Looking at GenericWhitespaceCheck in Checkstyle docs,
Left angle bracket (
<
):
- should be preceded with whitespace only in generic methods definitions.
- should not be preceded with whitespace when it is precede method name or following type name.
- should not be followed with whitespace in all cases.
Right angle bracket (
>
):
- should not be preceded with whitespace in all cases.
- should be followed with whitespace in almost all cases, except diamond operators and when preceding method name.
I am not sure I fully understand the reasoning behind why <
should not be followed by a space and why >
should not be preceded by one.
In other words, why is Map<String>
the convention over Map < String >
?
Is this only because as the number of parameters and depth increases it, the without spaces version is more readable.
Like, Map<String, List<String>>
is more readable than, Map < String, List < String > >
?
Also as a general question is there some repository/guides which explains reasons behind Checkstyle conventions ?

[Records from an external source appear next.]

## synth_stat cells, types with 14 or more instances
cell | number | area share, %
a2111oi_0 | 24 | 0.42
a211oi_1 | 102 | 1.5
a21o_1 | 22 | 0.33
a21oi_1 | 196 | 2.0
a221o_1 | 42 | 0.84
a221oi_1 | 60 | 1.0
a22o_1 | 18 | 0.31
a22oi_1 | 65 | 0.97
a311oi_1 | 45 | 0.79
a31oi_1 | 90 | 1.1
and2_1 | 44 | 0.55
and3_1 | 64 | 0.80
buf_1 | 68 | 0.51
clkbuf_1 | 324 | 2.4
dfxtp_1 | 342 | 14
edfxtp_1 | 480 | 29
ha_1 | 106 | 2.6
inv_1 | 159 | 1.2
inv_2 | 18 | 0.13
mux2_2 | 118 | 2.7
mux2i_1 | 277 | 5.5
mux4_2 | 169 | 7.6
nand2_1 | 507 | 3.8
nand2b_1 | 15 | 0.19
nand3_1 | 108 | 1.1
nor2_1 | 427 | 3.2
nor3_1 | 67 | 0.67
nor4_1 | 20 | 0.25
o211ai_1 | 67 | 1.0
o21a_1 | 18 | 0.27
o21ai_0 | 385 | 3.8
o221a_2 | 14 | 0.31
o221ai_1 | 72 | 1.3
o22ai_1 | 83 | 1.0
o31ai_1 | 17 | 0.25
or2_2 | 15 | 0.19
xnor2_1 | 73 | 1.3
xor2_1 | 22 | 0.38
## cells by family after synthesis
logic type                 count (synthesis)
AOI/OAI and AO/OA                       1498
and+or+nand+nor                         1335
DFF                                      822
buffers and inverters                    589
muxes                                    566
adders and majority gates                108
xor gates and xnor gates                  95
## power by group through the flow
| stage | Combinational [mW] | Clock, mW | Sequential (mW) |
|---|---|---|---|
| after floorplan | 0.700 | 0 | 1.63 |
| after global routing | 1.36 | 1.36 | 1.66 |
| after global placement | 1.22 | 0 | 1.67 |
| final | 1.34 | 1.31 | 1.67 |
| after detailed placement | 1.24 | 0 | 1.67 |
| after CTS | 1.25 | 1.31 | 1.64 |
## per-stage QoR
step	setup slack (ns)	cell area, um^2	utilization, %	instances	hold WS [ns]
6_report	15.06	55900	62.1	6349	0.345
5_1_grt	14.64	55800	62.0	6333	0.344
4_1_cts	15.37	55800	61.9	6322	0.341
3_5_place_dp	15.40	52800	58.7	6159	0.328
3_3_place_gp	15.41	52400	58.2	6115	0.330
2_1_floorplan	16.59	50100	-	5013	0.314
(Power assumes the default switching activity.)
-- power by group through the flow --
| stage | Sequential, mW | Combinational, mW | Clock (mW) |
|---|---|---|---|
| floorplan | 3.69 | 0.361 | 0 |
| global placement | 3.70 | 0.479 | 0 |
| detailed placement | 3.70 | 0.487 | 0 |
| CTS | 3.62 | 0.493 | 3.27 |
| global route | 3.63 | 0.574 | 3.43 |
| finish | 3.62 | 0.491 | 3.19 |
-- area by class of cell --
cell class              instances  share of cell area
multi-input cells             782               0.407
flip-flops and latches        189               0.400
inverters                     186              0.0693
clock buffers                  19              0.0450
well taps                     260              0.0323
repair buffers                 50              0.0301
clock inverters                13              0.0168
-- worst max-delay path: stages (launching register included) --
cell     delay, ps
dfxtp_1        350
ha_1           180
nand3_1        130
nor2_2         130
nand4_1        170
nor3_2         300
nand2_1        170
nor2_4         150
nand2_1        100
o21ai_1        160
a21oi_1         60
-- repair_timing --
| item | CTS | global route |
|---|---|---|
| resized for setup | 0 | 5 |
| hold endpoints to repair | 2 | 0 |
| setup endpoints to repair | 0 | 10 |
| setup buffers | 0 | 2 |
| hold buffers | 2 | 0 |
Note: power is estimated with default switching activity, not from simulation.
[src/source/SiFH_defines.svh]
`ifndef SIFH_DEFINES_SVH
`define SIFH_DEFINES_SVH

// timestamp width
`define Np 10

// timestamp to coarse bin
`define COARSE_SHIFT 4

`define BIN_NUM_PER_HIS 64
`define PIXEL_NUM_PER_RAM 4
`define PIX_BITS 2

// pixel id above bin index
`define RAM_ADDR 8

// count width, saturating
`define peakMax 8

// fine window is three coarse bins
`define WINDOW_BINS 48

`endif

[src/source/sifhPkg.sv]
`include "SiFH_defines.svh"

package sifhPkg;

    typedef logic [`Np-1:0] stampT;
    typedef logic [`RAM_ADDR-`PIX_BITS-1:0] binT;  // 6 bits
    typedef logic [`PIX_BITS-1:0] pixelT;
    typedef logic [`RAM_ADDR-1:0] addrT;           // {pixel, bin}
    typedef logic [`peakMax-1:0] countT;

    // window limits, both inclusive
    typedef struct packed {
        stampT thLow;
        stampT thHigh;
    } threshT;

    typedef enum logic [2:0] {
        IDLE,
        CLEAR,
        BUILD,
        DRAIN,
        SCAN,
        DONE
    } phaseT;

endpackage

[src/source/histRam.sv]
`timescale 1ns/1ps

module histRam #(
    parameter int DEPTH = 256,
    parameter type wordT = logic [7:0]
) (
    input  logic                     clk,
    input  logic                     wEnable,
    input  logic [$clog2(DEPTH)-1:0] waddr,
    input  wordT                     wdata,
    input  logic                     rEnable,
    input  logic [$clog2(DEPTH)-1:0] raddr,
    output wordT                     rdata
);

    wordT mem [DEPTH];

    // write port
    always_ff @(posedge clk) begin
        if (wEnable) begin
            mem[waddr] <= wdata;
        end
    end

    // registered read, old word on a same-cycle write
    always_ff @(posedge clk) begin
        if (rEnable) begin
            rdata <= mem[raddr];
        end
    end

endmodule

[src/source/hisBuilder.sv]
`timescale 1ns/1ps

module hisBuilder (
    input  logic           clk,
    input  logic           res,
    input  logic           clearStart,
    output logic           clearDone,
    input  logic           binValid,
    input  sifhPkg::pixelT binPixel,
    input  sifhPkg::binT   bin,
    output sifhPkg::addrT  raddr,
    output logic           rEnable,
    input  sifhPkg::countT counts,
    output sifhPkg::addrT  waddr,
    output logic           wEnable,
    output sifhPkg::countT newCounts
);

    import sifhPkg::*;

    logic  clearing;
    addrT  clearAddr;

    logic  s1Valid;     // read data on counts
    addrT  s1Addr;
    logic  s2Valid;     // incremented, writing
    addrT  s2Addr;
    countT s2Count;
    logic  s3Valid;     // written on the last edge
    addrT  s3Addr;
    countT s3Count;

    countT baseCount;
    countT incCount;

    // read issued as the bin is accepted
    assign raddr     = {binPixel, bin};
    assign rEnable   = binValid;

    assign clearDone = clearing && (clearAddr == '1);

    // sweep of all addresses, one per cycle
    always_ff @(posedge clk or negedge res) begin
        if (!res) begin
            clearing  <= 1'b0;
            clearAddr <= '0;
        end else if (clearStart) begin
            clearing  <= 1'b1;
            clearAddr <= '0;
        end else if (clearing) begin
            clearAddr <= clearAddr + 1'b1;
            if (clearDone) begin
                clearing <= 1'b0;
            end
        end
    end

    // newest in-flight count for the same bin wins over the RAM word
    always_comb begin
        if (s2Valid && (s2Addr == s1Addr)) begin
            baseCount = s2Count;
        end else if (s3Valid && (s3Addr == s1Addr)) begin
            baseCount = s3Count;
        end else begin
            baseCount = counts;
        end
        incCount = (baseCount == '1) ? baseCount : baseCount + 1'b1;  // saturate at max
    end

    always_ff @(posedge clk or negedge res) begin
        if (!res) begin
            s1Valid <= 1'b0;
            s2Valid <= 1'b0;
            s3Valid <= 1'b0;
        end else begin
            s1Valid <= binValid;
            s2Valid <= s1Valid;
            s3Valid <= s2Valid;
        end
    end

    always_ff @(posedge clk) begin
        s1Addr  <= raddr;
        s2Addr  <= s1Addr;
        s2Count <= incCount;
        s3Addr  <= s2Addr;
        s3Count <= s2Count;
    end

    // clear sweep takes the write port
    assign wEnable   = clearing || s2Valid;
    assign waddr     = clearing ? clearAddr : s2Addr;
    assign newCounts = clearing ? '0 : s2Count;

endmodule
**src/hw/sparse_cfg.svh**
```systemverilog
`ifndef SPARSE_CFG_SVH
`define SPARSE_CFG_SVH

// Vector geometry
`define SPARSE_VEC_LEN 16

// Operand widths
`define SPARSE_IFM_W 8
`define SPARSE_WGT_W 8

// 16 products of u8 x s8 plus sign
`define SPARSE_ACC_W 22

`endif
```
**src/hw/sparse_data_pkg.sv**
```systemverilog
`include "sparse_cfg.svh"

package sparse_data_pkg;

	// Feature map values are unsigned activations
	typedef logic [`SPARSE_IFM_W-1:0] ifm_t;

	// Filter weights are two's complement
	typedef logic signed [`SPARSE_WGT_W-1:0] wgt_t;

	// Position index within a vector
	typedef logic [$clog2(`SPARSE_VEC_LEN)-1:0] vec_addr_t;

	// One bit per position, set when the stored value is nonzero
	typedef logic [`SPARSE_VEC_LEN-1:0] mask_t;

	typedef logic signed [`SPARSE_ACC_W-1:0] acc_t;

endpackage

```
**src/hw/sparse_ctrl_pkg.sv**
```systemverilog
package sparse_ctrl_pkg;

	import sparse_data_pkg::*;

	typedef enum logic {
		SCAN_IDLE,
		SCAN_WALK
	} scan_state_e;

	// Matches per run, up to the full vector length
	typedef logic [$bits(vec_addr_t):0] match_cnt_t;

endpackage

```
**src/hw/scan_if.sv**
```systemverilog
interface scan_if import sparse_data_pkg::*; ();

	logic      clear;
	logic      valid;
	vec_addr_t addr;
	logic      last;
	logic      empty;

	modport scanner (
		output clear,
		output valid,
		output addr,
		output last,
		output empty
	);

	modport consumer (
		input clear,
		input valid,
		input addr,
		input last,
		input empty
	);

endinterface

```
**src/hw/sparse_dot_top.sv**
```systemverilog
module sparse_dot_top import sparse_data_pkg::*; (
	 input  logic      clk_i
	,input  logic      rst_i

	// Feature map write port
	,input  logic      ifm_we_i
	,input  vec_addr_t ifm_addr_i
	,input  ifm_t      ifm_data_i

	// Weight write port
	,input  logic      wgt_we_i
	,input  vec_addr_t wgt_addr_i
	,input  wgt_t      wgt_data_i

	,input  logic      start_i

	// Status and results
	,output logic      busy_o
	,output logic      match_valid_o
	,output vec_addr_t match_addr_o
	,output logic      done_o
	,output acc_t      result_o
);

	mask_t     ifm_mask_w;
	mask_t     wgt_mask_w;
	vec_addr_t rd_addr_w;
	ifm_t      ifm_rd_w;
	wgt_t      wgt_rd_w;

	scan_if scan_if_inst ();

	//////////////////////////////////////////////////////////////////////
	// Operand buffers
	//////////////////////////////////////////////////////////////////////

	operand_buffer #(
		.payload_t (ifm_t)
	) ifm_buf_inst (
		 .clk_i     (clk_i)
		,.rst_i     (rst_i)
		,.we_i      (ifm_we_i)
		,.wr_addr_i (ifm_addr_i)
		,.wr_data_i (ifm_data_i)
		,.rd_addr_i (rd_addr_w)
		,.rd_data_o (ifm_rd_w)
		,.mask_o    (ifm_mask_w)
	);

	operand_buffer #(
		.payload_t (wgt_t)
	) wgt_buf_inst (
		 .clk_i     (clk_i)
		,.rst_i     (rst_i)
		,.we_i      (wgt_we_i)
		,.wr_addr_i (wgt_addr_i)
		,.wr_data_i (wgt_data_i)
		,.rd_addr_i (rd_addr_w)
		,.rd_data_o (wgt_rd_w)
		,.mask_o    (wgt_mask_w)
	);

	//////////////////////////////////////////////////////////////////////
	// Scanner and MAC
	//////////////////////////////////////////////////////////////////////

	match_scanner match_scanner_inst (
		 .clk_i      (clk_i)
		,.rst_i      (rst_i)
		,.start_i    (start_i)
		,.ifm_mask_i (ifm_mask_w)
		,.wgt_mask_i (wgt_mask_w)
		,.busy_o     (busy_o)
		,.scan       (scan_if_inst.scanner)
	);

	sparse_mac sparse_mac_inst (
		 .clk_i     (clk_i)
		,.rst_i     (rst_i)
		,.scan      (scan_if_inst.consumer)
		,.rd_addr_o (rd_addr_w)
		,.ifm_i     (ifm_rd_w)
		,.wgt_i     (wgt_rd_w)
		,.done_o    (done_o)
		,.result_o  (result_o)
	);

	assign match_valid_o = scan_if_inst.valid;
	assign match_addr_o  = scan_if_inst.addr;

endmodule

```
**src/hw/sparse_mac.sv**
```systemverilog
module sparse_mac import sparse_data_pkg::*; (
	 input  logic      clk_i
	,input  logic      rst_i
	,scan_if.consumer  scan

	// Shared read address into both buffers
	,output vec_addr_t rd_addr_o
	,input  ifm_t      ifm_i
	,input  wgt_t      wgt_i

	,output logic      done_o
	,output acc_t      result_o
);

	acc_t acc_q;
	logic done_q;
	acc_t ifm_ext_w;
	acc_t wgt_ext_w;
	acc_t prod_w;

	// Buffers answer in the same cycle
	assign rd_addr_o = scan.addr;

	//////////////////////////////////////////////////////////////////////
	// Multiply
	//////////////////////////////////////////////////////////////////////

	// Feature value is zero-extended before the signed product
	assign ifm_ext_w = acc_t'($signed({1'b0, ifm_i}));
	assign wgt_ext_w = acc_t'(wgt_i);
	assign prod_w    = ifm_ext_w * wgt_ext_w;

	//////////////////////////////////////////////////////////////////////
	// Accumulate
	//////////////////////////////////////////////////////////////////////

	always_ff @(posedge clk_i) begin
		if (rst_i) begin
			acc_q  <= '0;
			done_q <= 1'b0;
		end
		else begin
			done_q <= scan.last || scan.empty;
			if (scan.clear) begin
				acc_q <= '0;
			end
			else if (scan.valid) begin
				acc_q <= acc_q + prod_w;
			end
		end
	end

	// Sum stays put until the next clear
	assign result_o = acc_q;
	assign done_o   = done_q;

endmodule

```
**src/hw/match_scanner.sv**
```systemverilog
`include "sparse_cfg.svh"

module match_scanner import sparse_data_pkg::*, sparse_ctrl_pkg::*; (
	 input  logic   clk_i
	,input  logic   rst_i
	,input  logic   start_i
	,input  mask_t  ifm_mask_i
	,input  mask_t  wgt_mask_i
	,output logic   busy_o
	,scan_if.scanner scan
);

	scan_state_e state_q;
	mask_t       remain_q;
	logic        empty_q;

	mask_t       isect_w;
	match_cnt_t  isect_cnt_w;
	logic        accept_w;
	vec_addr_t   pick_addr_w;
	mask_t       remain_next_w;

	function automatic match_cnt_t popcount(mask_t m);
		match_cnt_t cnt;
		cnt = '0;
		for (int i = 0; i < `SPARSE_VEC_LEN; i++) begin
			cnt = cnt + match_cnt_t'(m[i]);
		end
		return cnt;
	endfunction

	assign isect_w     = ifm_mask_i & wgt_mask_i;
	assign isect_cnt_w = popcount(isect_w);

	// Starts are dropped while a run is in flight
	assign accept_w = start_i && (state_q == SCAN_IDLE) && !empty_q;

	//////////////////////////////////////////////////////////////////////
	// Priority encoder, lowest set bit wins
	//////////////////////////////////////////////////////////////////////

	always_comb begin
		pick_addr_w = '0;
		for (int i = `SPARSE_VEC_LEN - 1; i >= 0; i--) begin
			if (remain_q[i]) begin
				pick_addr_w = vec_addr_t'(i);
			end
		end
		remain_next_w = remain_q;
		remain_next_w[pick_addr_w] = 1'b0;
	end

	//////////////////////////////////////////////////////////////////////
	// Walk control
	//////////////////////////////////////////////////////////////////////

	always_ff @(posedge clk_i) begin
		if (rst_i) begin
			state_q  <= SCAN_IDLE;
			remain_q <= '0;
			empty_q  <= 1'b0;
		end
		else begin
			// Empty intersection is reported one cycle after the start
			empty_q <= accept_w && (isect_cnt_w == '0);
			case (state_q)
				SCAN_IDLE: begin
					if (accept_w) begin
						remain_q <= isect_w;
						if (isect_cnt_w != '0) begin
							state_q <= SCAN_WALK;
						end
					end
				end
				SCAN_WALK: begin
					remain_q <= remain_next_w;
					if (remain_next_w == '0) begin
						state_q <= SCAN_IDLE;
					end
				end
				default: state_q <= SCAN_IDLE;
			endcase
		end
	end

	assign scan.clear = accept_w;
	assign scan.valid = (state_q == SCAN_WALK);
	assign scan.addr  = pick_addr_w;
	assign scan.last  = (state_q == SCAN_WALK) && (remain_next_w == '0);
	assign scan.empty = empty_q;

	assign busy_o = (state_q == SCAN_WALK) || empty_q;

endmodule

```
**src/hw/operand_buffer.sv**
```systemverilog
`include "sparse_cfg.svh"

module operand_buffer import sparse_data_pkg::*; #(
	parameter type payload_t = logic [7:0]
) (
	 input  logic      clk_i
	,input  logic      rst_i

	// Write port
	,input  logic      we_i
	,input  vec_addr_t wr_addr_i
	,input  payload_t  wr_data_i

	// Read port, combinational
	,input  vec_addr_t rd_addr_i
	,output payload_t  rd_data_o

	,output mask_t     mask_o
);

	payload_t mem_q [`SPARSE_VEC_LEN];
	mask_t    mask_q;
	logic     wr_nonzero_w;

	assign wr_nonzero_w = (wr_data_i != '0);

	//////////////////////////////////////////////////////////////////////
	// Value storage
	//////////////////////////////////////////////////////////////////////

	always_ff @(posedge clk_i) begin
		if (rst_i) begin
			for (int i = 0; i < `SPARSE_VEC_LEN; i++) begin
				mem_q[i] <= '0;
			end
		end
		else if (we_i) begin
			mem_q[wr_addr_i] <= wr_data_i;
		end
	end

	//////////////////////////////////////////////////////////////////////
	// Nonzero mask
	//////////////////////////////////////////////////////////////////////

	// Writing a zero drops the position out of later scans
	always_ff @(posedge clk_i) begin
		if (rst_i) begin
			mask_q <= '0;
		end
		else if (we_i) begin
			mask_q[wr_addr_i] <= wr_nonzero_w;
		end
	end

	assign rd_data_o = mem_q[rd_addr_i];
	assign mask_o    = mask_q;

endmodule

```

Angle Bracket in Java is used to define Generics. It means that the angle bracket takes a generic type, say T, in the definition and any class as a parameter during the calling. The idea is to allow type (Integer, String, … etc and user-defined types) to be a parameter to methods, classes, and interfaces.
From the point of view of reflection, the difference between a generic type and an ordinary type is that a generic type has associated with it a set of type parameters (if it is a generic type definition) or type arguments (if it is a constructed type). A generic method differs from an ordinary method in the same way.
A generic type is a class or interface that is parameterized over types, meaning that a type can be assigned by performing generic type invocation, which will replace the generic type with the assigned concrete type.
Implementing generics into your code can greatly improve its overall quality by preventing unprecedented runtime errors involving data types and typecasting.
The introduction to an early tutorial on generics (from 2004) says (emphasis mine):
This tutorial is aimed at introducing you to generics. You may be familiar with similar constructs from other languages, most notably C++ templates. If so, you’ll soon see that there are both similarities and important differences. If you are not familiar with look-a-alike constructs from elsewhere, all the better; you can start afresh, without unlearning any misconceptions.
This is acknowledging that Java generics look like C++ templates. C++ templates also conventionally omit the space after the opening <
, and before the closing >
.
The conventions around Java generics will follow from the ways they were written in early tutorials.
Although I have no evidence or research to base my theory on, I'd reason as follows:
A (kind of language-philosophical) rationale could be:
The parameterization of types (generic's major role) such as in Map<String, Object>
belongs to the type-name the same like parentheses and parameters belong to the method-name. So adding parameter to a signature should follow a consistent spacing-rule: no space around parametrizing brackets (neither in generic-type's parameter definition, nor in method's parameter definition).
Thus the angel-brackets are coherently defining the "type signature" and should stay as close to the type as possible (semantical and spatial), which means no space should untie this relation.
From the (Clean Code) perspective there is a clear benefit for avoiding spaces:
Spaces around angel-brackets rather make them mis-read or mis-interpreted as logical comparison operators.